▶ **What the task asks**
Your answer should be the lines below from the one holding "[through the flow]" through the one holding "flip-flops and latches: 37 / 926 / 0.139", copied exactly and with nothing else.

▶ **Stored entries**
○ ○ ○ ○

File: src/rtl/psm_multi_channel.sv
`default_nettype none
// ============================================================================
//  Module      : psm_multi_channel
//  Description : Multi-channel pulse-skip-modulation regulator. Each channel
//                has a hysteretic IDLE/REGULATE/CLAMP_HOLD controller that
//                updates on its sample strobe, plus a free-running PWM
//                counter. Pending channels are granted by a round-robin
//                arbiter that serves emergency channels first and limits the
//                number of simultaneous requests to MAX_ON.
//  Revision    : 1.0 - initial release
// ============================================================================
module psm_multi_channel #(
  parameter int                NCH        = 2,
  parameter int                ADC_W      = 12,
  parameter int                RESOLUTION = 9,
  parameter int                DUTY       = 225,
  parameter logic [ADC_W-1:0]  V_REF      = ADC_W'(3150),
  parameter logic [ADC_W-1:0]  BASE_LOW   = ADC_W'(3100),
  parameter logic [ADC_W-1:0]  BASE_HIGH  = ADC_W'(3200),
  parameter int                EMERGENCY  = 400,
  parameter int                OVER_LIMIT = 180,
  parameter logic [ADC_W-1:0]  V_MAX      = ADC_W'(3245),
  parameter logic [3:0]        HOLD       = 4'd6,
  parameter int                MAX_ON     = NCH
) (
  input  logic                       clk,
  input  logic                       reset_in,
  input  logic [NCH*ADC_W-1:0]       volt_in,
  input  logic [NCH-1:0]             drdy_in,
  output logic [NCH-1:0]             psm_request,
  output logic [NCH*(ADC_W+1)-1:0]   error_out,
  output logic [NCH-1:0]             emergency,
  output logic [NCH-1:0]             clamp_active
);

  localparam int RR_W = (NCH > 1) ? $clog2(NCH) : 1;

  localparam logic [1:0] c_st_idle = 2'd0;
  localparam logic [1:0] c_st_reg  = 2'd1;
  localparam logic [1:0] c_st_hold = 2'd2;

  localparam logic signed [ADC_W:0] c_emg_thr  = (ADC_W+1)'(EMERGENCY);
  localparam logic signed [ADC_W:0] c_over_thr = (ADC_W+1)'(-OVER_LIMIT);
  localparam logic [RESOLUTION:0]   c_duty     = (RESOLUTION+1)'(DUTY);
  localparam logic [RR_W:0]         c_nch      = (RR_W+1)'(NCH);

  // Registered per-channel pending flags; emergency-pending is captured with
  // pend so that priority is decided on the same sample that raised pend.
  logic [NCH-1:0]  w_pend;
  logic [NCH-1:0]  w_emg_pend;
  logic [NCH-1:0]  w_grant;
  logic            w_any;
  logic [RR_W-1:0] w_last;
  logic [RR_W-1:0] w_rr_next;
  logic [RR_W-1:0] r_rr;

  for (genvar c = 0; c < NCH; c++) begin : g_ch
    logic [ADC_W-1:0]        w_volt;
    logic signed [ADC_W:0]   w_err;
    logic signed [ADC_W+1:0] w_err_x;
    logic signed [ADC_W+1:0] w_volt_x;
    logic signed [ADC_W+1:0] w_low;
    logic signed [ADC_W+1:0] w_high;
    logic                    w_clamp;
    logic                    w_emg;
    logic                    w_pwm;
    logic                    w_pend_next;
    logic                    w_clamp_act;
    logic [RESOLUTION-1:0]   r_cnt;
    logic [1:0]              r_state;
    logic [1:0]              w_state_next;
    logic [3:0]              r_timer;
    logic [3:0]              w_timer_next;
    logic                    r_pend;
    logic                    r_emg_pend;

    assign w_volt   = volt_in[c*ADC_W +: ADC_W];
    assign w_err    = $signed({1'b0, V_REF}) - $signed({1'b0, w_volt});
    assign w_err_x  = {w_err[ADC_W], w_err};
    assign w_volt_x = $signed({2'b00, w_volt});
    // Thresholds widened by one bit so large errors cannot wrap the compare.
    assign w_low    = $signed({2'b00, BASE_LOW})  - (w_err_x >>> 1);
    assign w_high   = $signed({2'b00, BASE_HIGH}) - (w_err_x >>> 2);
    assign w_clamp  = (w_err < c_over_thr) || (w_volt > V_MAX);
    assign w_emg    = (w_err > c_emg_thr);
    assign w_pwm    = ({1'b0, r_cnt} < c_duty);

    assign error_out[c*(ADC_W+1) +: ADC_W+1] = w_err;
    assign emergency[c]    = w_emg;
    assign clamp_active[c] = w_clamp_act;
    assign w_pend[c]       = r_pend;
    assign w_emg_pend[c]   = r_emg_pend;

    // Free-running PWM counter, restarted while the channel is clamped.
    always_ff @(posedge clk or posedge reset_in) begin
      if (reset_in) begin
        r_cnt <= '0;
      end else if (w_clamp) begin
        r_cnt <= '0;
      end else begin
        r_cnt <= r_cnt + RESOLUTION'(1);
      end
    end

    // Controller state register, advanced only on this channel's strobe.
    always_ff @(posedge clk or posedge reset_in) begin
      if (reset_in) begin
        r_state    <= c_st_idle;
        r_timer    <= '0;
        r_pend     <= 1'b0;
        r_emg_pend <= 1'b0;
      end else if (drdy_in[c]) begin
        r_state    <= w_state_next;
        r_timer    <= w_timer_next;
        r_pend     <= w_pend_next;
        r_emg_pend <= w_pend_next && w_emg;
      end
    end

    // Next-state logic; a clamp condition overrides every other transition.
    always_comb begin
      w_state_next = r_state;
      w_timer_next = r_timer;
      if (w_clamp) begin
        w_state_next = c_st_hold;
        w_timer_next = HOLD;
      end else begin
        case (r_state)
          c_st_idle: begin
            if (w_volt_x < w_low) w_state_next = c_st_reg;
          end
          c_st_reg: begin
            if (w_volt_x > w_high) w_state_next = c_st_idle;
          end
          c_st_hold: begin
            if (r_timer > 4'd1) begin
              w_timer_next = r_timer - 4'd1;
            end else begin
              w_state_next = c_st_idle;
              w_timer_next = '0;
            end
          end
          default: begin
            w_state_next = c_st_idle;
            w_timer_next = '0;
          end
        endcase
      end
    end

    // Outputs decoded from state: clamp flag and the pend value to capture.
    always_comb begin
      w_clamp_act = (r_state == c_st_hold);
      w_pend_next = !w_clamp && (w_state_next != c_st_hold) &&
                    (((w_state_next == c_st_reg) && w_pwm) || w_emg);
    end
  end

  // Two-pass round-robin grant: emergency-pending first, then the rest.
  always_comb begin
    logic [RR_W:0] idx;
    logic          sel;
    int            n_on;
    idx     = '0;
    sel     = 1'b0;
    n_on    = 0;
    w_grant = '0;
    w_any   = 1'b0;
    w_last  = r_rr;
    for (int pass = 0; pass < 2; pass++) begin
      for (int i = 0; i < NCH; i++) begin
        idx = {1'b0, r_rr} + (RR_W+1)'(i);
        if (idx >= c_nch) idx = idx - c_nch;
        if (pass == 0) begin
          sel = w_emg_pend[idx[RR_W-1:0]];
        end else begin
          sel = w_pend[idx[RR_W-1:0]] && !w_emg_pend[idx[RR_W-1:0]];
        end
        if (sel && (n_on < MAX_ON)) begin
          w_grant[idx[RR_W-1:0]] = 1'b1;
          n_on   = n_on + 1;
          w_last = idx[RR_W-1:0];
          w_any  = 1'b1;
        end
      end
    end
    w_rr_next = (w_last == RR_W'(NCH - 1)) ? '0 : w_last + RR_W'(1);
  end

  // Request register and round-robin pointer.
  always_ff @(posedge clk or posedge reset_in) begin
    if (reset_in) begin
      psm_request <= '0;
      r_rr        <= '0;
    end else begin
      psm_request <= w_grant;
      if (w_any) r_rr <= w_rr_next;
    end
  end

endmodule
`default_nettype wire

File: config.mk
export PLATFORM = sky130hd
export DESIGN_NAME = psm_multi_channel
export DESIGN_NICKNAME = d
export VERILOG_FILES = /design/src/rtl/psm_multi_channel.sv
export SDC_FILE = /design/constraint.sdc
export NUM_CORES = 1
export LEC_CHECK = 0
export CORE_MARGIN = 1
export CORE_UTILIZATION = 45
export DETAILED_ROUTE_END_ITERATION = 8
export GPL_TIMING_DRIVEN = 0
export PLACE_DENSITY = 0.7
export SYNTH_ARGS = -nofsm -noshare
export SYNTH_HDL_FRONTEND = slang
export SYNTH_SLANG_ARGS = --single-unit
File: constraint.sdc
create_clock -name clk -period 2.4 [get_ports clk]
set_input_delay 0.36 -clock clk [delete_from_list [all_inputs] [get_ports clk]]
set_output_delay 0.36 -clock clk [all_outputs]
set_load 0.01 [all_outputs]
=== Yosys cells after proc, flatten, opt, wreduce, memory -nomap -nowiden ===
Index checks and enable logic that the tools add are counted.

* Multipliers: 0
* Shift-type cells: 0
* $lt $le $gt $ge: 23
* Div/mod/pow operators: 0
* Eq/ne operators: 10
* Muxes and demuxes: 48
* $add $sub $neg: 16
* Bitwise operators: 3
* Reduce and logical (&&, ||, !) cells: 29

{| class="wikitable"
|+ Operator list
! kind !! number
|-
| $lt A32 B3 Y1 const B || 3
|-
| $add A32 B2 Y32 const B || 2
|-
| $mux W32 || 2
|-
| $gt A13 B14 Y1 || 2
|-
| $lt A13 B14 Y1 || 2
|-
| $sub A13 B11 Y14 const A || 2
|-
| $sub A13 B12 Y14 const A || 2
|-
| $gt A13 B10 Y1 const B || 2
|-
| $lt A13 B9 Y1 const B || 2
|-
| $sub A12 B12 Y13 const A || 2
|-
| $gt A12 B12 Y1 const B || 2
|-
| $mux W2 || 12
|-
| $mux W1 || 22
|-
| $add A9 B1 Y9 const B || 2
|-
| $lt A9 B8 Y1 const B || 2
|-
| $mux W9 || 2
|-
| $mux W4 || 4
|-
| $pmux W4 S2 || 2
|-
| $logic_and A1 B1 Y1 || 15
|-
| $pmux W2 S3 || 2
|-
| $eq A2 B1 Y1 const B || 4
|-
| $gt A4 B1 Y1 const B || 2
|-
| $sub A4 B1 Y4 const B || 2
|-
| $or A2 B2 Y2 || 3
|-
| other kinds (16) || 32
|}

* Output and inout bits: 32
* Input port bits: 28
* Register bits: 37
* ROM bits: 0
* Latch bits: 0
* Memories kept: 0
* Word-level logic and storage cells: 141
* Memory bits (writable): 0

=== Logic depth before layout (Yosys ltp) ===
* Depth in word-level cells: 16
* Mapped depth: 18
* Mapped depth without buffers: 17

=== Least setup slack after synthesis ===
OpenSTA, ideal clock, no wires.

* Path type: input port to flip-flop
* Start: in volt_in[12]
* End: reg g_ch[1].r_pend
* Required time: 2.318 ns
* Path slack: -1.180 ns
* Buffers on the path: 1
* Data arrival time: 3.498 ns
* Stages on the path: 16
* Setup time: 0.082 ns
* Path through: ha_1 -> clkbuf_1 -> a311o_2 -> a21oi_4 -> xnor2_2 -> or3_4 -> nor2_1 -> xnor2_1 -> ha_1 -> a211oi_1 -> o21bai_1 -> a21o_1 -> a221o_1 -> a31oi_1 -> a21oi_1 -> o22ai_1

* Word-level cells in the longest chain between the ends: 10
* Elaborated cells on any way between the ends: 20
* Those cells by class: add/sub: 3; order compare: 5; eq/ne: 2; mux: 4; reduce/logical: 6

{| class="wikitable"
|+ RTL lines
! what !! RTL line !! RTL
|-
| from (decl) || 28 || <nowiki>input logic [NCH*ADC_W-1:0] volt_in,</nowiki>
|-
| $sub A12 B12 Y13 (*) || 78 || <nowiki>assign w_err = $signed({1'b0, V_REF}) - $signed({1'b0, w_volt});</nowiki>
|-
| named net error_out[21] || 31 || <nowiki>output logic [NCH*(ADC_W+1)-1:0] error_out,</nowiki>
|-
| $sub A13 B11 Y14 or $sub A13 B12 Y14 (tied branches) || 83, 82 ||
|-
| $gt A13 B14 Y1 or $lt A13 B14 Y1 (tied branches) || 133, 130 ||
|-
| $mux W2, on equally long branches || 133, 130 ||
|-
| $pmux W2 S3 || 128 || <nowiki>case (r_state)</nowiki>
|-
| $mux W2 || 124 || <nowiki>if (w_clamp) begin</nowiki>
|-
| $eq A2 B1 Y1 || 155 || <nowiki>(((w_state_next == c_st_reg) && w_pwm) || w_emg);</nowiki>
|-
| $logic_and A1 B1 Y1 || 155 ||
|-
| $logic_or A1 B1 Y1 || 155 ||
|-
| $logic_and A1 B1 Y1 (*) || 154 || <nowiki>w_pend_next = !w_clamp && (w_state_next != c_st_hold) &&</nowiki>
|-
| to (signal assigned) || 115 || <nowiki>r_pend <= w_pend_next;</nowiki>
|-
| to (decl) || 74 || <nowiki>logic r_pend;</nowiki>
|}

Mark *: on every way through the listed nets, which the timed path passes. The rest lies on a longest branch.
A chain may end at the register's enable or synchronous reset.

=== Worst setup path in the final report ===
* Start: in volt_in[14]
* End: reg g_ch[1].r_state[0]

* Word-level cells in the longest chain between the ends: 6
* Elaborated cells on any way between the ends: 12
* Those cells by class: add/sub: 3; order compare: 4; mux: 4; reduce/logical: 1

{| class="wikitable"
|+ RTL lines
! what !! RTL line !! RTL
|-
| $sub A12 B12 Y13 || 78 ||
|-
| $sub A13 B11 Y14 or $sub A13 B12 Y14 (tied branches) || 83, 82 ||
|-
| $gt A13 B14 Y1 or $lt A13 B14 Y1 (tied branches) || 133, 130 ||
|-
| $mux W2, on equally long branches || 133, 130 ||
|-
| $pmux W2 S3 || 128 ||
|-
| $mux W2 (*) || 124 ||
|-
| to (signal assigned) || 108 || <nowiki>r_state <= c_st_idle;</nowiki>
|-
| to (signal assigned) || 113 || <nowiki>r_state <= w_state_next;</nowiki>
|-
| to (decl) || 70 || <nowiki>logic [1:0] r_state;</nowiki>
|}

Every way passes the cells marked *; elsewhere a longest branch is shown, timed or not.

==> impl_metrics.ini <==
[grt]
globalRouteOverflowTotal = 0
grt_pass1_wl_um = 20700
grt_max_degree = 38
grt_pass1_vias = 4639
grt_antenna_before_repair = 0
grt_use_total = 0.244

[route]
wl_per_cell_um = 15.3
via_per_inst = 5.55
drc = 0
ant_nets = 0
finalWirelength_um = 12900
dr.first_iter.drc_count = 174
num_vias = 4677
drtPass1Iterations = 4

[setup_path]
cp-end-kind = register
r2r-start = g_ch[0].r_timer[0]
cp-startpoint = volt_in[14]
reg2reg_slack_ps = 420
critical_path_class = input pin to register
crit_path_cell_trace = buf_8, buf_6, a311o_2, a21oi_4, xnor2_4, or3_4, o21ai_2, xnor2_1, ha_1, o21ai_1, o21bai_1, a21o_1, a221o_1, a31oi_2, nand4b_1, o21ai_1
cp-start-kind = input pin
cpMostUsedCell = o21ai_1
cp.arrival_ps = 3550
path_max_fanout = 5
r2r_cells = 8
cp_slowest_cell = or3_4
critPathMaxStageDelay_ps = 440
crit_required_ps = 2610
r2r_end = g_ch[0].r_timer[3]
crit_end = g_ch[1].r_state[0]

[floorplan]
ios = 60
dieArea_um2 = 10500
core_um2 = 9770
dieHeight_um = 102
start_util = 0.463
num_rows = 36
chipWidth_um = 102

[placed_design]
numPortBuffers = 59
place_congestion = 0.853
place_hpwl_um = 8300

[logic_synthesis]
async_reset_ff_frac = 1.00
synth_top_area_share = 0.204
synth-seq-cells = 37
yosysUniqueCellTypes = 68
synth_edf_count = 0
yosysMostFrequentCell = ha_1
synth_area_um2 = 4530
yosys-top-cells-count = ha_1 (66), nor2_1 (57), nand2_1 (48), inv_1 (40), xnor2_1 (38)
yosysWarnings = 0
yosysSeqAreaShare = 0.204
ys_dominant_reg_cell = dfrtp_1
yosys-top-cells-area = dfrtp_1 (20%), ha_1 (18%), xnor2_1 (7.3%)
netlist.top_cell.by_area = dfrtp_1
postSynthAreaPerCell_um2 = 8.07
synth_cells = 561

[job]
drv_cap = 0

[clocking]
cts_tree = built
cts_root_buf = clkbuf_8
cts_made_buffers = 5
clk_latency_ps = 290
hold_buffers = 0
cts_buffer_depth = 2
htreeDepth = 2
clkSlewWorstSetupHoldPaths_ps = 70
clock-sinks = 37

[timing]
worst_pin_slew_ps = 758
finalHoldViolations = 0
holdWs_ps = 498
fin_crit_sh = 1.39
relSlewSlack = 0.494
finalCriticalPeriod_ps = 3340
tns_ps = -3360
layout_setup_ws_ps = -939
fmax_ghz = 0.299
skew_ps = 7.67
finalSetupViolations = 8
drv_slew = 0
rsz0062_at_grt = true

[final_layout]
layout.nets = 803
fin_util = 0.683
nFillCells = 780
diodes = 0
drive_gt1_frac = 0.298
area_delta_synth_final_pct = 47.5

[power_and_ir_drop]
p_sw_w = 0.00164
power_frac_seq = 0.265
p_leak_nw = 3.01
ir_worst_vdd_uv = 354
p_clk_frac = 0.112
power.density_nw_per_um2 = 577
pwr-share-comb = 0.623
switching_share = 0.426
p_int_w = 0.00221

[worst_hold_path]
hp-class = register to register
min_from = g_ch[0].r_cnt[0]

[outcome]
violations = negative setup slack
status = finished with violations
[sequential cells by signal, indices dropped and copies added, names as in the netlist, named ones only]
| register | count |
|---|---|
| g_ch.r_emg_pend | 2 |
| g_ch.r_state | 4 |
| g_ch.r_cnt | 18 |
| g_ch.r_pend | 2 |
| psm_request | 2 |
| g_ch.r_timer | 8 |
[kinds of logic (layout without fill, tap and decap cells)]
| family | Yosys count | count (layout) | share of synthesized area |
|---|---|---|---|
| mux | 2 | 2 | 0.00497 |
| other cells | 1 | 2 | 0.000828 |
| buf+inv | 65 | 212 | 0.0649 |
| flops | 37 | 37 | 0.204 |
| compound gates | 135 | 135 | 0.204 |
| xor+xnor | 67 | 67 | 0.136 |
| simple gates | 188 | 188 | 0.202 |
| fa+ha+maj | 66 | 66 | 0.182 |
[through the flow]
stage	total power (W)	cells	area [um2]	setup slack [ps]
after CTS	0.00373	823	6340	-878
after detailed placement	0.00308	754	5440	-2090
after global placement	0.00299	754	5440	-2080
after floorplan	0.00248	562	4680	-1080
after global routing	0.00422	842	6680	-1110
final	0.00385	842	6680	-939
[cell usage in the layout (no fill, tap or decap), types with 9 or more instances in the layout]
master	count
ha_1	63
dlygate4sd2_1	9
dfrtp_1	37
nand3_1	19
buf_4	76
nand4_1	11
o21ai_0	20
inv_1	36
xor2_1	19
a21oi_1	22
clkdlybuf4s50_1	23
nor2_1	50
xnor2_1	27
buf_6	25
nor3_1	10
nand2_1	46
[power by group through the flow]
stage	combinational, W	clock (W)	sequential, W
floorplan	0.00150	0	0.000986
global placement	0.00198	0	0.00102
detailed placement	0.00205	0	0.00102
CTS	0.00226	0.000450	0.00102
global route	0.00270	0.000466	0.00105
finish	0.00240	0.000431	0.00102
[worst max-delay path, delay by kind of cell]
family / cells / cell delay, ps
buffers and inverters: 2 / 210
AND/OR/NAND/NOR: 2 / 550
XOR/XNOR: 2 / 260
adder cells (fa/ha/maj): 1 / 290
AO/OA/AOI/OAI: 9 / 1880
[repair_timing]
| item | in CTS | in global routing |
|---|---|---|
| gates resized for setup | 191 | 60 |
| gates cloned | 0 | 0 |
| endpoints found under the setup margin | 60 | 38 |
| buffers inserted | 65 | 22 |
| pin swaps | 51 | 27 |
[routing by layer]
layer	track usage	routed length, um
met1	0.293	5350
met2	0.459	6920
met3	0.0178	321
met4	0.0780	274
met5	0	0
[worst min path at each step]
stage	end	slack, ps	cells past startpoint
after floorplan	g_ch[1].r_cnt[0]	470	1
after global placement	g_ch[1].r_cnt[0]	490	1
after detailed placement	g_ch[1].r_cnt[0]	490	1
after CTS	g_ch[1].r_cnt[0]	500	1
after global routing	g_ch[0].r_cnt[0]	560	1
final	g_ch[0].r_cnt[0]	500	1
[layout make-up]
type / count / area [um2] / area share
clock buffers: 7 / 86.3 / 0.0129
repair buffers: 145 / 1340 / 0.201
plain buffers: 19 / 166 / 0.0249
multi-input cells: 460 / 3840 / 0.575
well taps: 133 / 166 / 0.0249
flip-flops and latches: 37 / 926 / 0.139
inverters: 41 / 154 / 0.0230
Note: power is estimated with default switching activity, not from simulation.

○ ○ ○ ○

▶ **Response box**
[through the flow]
stage	total power (W)	cells	area [um2]	setup slack [ps]
after CTS	0.00373	823	6340	-878
after detailed placement	0.00308	754	5440	-2090
after global placement	0.00299	754	5440	-2080
after floorplan	0.00248	562	4680	-1080
after global routing	0.00422	842	6680	-1110
final	0.00385	842	6680	-939
[cell usage in the layout (no fill, tap or decap), types with 9 or more instances in the layout]
master	count
ha_1	63
dlygate4sd2_1	9
dfrtp_1	37
nand3_1	19
buf_4	76
nand4_1	11
o21ai_0	20
inv_1	36
xor2_1	19
a21oi_1	22
clkdlybuf4s50_1	23
nor2_1	50
xnor2_1	27
buf_6	25
nor3_1	10
nand2_1	46
[power by group through the flow]
stage	combinational, W	clock (W)	sequential, W
floorplan	0.00150	0	0.000986
global placement	0.00198	0	0.00102
detailed placement	0.00205	0	0.00102
CTS	0.00226	0.000450	0.00102
global route	0.00270	0.000466	0.00105
finish	0.00240	0.000431	0.00102
[worst max-delay path, delay by kind of cell]
family / cells / cell delay, ps
buffers and inverters: 2 / 210
AND/OR/NAND/NOR: 2 / 550
XOR/XNOR: 2 / 260
adder cells (fa/ha/maj): 1 / 290
AO/OA/AOI/OAI: 9 / 1880
[repair_timing]
| item | in CTS | in global routing |
|---|---|---|
| gates resized for setup | 191 | 60 |
| gates cloned | 0 | 0 |
| endpoints found under the setup margin | 60 | 38 |
| buffers inserted | 65 | 22 |
| pin swaps | 51 | 27 |
[routing by layer]
layer	track usage	routed length, um
met1	0.293	5350
met2	0.459	6920
met3	0.0178	321
met4	0.0780	274
met5	0	0
[worst min path at each step]
stage	end	slack, ps	cells past startpoint
after floorplan	g_ch[1].r_cnt[0]	470	1
after global placement	g_ch[1].r_cnt[0]	490	1
after detailed placement	g_ch[1].r_cnt[0]	490	1
after CTS	g_ch[1].r_cnt[0]	500	1
after global routing	g_ch[0].r_cnt[0]	560	1
final	g_ch[0].r_cnt[0]	500	1
[layout make-up]
type / count / area [um2] / area share
clock buffers: 7 / 86.3 / 0.0129
repair buffers: 145 / 1340 / 0.201
plain buffers: 19 / 166 / 0.0249
multi-input cells: 460 / 3840 / 0.575
well taps: 133 / 166 / 0.0249
flip-flops and latches: 37 / 926 / 0.139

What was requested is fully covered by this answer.